■ **PROBLEM DETAILS**
Repeat nothing but the lines below running from the one containing "assign unused_es_msb = es_q[ES_W-1];" to the one containing "logic [31:0] load_data;". Keep both end lines.
SUPPLIED MATERIAL Block Start
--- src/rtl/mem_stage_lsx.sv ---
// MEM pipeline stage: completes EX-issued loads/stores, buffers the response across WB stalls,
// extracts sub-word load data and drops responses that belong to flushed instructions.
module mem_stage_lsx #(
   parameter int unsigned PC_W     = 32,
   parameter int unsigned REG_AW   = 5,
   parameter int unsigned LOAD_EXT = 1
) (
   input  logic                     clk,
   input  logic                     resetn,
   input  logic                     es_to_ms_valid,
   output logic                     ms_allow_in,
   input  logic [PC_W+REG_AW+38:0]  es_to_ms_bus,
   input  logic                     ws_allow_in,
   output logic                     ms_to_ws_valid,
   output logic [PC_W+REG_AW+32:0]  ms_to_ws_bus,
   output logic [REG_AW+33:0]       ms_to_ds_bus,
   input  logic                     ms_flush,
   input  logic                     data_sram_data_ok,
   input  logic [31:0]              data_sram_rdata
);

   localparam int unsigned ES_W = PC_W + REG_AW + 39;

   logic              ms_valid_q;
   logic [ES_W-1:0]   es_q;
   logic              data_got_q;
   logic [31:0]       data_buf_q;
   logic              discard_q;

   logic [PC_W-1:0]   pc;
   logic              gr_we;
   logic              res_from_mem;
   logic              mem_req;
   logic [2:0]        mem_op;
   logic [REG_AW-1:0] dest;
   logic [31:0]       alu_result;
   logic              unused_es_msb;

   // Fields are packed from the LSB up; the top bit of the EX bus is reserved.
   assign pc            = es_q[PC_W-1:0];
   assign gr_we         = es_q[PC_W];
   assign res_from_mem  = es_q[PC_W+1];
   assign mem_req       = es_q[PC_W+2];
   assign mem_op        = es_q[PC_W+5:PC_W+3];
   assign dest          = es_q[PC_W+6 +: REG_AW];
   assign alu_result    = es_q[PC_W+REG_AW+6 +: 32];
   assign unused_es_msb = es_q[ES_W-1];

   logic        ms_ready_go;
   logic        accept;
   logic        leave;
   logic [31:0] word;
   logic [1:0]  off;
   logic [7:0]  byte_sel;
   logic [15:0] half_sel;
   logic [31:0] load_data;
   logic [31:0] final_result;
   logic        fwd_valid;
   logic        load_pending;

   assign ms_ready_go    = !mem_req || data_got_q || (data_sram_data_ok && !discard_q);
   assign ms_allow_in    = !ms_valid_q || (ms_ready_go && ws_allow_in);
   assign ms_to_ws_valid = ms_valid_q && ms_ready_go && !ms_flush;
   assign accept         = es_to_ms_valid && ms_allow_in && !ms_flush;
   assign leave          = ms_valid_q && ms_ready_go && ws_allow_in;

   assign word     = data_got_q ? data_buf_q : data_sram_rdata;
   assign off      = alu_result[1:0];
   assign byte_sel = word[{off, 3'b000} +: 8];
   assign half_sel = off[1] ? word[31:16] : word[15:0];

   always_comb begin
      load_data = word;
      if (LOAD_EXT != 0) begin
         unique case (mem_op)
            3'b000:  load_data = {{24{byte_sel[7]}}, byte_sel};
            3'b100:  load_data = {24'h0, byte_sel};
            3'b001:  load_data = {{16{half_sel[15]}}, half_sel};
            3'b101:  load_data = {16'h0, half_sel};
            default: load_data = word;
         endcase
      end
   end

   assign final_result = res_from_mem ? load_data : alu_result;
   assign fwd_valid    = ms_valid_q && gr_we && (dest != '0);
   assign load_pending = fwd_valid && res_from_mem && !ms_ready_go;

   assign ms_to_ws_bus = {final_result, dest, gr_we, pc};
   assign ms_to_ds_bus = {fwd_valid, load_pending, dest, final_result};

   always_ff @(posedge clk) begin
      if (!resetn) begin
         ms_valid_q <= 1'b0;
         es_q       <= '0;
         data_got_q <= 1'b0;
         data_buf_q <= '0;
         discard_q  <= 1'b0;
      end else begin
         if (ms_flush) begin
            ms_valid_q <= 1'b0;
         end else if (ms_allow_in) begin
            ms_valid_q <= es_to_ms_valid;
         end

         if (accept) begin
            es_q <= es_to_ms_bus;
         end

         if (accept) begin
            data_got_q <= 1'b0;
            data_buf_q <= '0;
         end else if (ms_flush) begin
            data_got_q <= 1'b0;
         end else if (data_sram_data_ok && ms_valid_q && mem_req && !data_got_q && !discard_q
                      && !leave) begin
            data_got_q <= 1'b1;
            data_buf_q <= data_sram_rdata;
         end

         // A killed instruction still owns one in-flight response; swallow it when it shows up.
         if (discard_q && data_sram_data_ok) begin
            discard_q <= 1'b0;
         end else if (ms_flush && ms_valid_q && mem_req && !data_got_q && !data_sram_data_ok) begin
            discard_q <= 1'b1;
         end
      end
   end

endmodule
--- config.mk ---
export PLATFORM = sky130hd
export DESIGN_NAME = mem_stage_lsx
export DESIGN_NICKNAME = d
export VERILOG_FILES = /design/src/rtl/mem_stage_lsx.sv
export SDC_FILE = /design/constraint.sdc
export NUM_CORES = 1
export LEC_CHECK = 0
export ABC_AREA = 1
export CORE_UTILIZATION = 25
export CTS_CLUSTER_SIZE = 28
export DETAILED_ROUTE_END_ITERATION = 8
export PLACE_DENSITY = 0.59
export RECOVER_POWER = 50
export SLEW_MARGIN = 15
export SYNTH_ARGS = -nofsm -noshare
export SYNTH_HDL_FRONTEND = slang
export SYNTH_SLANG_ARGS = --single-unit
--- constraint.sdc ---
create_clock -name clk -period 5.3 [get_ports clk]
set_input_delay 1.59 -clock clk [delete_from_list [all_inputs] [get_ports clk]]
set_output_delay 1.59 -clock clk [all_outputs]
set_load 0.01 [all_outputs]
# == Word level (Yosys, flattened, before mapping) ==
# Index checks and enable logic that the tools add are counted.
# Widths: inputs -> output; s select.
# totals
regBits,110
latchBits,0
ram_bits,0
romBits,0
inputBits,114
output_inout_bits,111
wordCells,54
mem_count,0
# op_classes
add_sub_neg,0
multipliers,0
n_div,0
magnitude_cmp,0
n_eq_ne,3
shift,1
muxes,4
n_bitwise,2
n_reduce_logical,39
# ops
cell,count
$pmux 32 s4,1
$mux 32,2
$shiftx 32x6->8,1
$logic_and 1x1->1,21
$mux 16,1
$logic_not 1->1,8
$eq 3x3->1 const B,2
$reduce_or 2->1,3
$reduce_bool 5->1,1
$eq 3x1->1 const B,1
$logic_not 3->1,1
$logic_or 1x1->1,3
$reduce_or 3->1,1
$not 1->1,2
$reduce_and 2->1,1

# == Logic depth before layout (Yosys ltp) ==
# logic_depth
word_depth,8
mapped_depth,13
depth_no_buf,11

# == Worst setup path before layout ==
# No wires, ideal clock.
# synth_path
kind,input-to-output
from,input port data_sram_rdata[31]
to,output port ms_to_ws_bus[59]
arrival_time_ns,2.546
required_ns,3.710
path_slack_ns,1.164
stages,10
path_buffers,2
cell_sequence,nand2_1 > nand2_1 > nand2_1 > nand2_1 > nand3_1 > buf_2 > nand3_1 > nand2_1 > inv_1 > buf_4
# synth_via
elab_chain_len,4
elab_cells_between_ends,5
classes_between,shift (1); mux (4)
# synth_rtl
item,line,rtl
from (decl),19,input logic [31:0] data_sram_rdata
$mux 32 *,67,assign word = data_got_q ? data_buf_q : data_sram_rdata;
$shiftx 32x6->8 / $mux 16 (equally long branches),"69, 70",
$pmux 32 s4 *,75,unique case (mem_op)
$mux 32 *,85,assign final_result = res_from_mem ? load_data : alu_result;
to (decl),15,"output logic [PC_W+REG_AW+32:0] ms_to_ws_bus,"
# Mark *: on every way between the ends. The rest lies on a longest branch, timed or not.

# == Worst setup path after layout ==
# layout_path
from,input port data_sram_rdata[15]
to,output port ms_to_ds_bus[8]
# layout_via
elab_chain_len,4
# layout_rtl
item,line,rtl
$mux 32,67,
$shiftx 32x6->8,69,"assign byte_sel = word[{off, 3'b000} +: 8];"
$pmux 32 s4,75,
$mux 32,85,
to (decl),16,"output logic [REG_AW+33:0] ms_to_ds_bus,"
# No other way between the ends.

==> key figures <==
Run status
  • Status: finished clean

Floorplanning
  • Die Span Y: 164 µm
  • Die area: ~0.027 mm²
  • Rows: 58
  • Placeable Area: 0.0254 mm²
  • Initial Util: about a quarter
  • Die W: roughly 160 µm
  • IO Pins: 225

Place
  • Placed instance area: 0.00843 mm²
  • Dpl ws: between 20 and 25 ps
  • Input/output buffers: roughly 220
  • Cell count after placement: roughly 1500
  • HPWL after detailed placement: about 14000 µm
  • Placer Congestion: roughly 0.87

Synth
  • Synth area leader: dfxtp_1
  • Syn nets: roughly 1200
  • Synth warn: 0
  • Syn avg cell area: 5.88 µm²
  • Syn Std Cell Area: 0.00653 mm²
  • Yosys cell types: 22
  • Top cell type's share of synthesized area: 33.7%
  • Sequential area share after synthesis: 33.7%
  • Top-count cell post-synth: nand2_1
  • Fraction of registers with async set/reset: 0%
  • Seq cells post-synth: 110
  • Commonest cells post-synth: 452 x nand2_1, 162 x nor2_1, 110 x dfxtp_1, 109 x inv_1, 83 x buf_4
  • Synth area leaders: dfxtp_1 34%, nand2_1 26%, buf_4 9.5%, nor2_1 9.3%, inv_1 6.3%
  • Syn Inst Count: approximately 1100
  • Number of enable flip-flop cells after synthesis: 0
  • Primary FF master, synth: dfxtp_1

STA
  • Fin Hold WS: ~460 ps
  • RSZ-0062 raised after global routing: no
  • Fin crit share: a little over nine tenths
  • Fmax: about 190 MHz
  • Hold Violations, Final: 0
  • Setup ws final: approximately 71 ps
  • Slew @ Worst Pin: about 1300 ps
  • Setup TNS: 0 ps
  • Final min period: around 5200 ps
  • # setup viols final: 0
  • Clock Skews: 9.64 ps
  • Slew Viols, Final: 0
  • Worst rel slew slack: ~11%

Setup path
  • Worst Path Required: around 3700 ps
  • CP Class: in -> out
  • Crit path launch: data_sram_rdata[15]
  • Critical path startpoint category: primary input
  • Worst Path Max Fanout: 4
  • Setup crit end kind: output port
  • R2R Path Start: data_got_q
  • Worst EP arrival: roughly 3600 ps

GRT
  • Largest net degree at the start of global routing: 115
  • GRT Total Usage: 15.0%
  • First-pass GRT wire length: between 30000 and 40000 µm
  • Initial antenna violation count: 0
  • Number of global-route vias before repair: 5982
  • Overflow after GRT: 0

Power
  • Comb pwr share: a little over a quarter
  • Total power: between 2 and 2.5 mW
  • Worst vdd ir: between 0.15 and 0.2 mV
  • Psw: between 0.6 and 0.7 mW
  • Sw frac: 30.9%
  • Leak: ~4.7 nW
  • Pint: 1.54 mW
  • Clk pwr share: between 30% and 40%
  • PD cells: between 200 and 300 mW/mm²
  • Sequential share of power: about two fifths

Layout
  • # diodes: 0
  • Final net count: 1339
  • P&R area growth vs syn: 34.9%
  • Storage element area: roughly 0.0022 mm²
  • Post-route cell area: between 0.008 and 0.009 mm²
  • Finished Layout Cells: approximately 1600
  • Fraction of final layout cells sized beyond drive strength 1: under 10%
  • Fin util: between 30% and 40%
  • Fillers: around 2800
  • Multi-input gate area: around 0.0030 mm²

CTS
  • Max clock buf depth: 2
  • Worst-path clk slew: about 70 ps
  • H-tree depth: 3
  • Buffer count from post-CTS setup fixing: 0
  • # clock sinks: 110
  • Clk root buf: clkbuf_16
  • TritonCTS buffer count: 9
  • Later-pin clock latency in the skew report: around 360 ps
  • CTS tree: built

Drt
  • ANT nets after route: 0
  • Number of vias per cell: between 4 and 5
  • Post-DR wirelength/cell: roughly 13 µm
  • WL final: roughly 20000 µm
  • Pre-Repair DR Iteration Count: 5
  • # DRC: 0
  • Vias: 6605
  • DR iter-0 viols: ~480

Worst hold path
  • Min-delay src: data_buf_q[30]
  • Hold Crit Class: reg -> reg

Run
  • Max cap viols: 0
SUPPLIED MATERIAL Block End
■ **ANSWER BOX**
   assign unused_es_msb = es_q[ES_W-1];

   logic        ms_ready_go;
   logic        accept;
   logic        leave;
   logic [31:0] word;
   logic [1:0]  off;
   logic [7:0]  byte_sel;
   logic [15:0] half_sel;
   logic [31:0] load_data;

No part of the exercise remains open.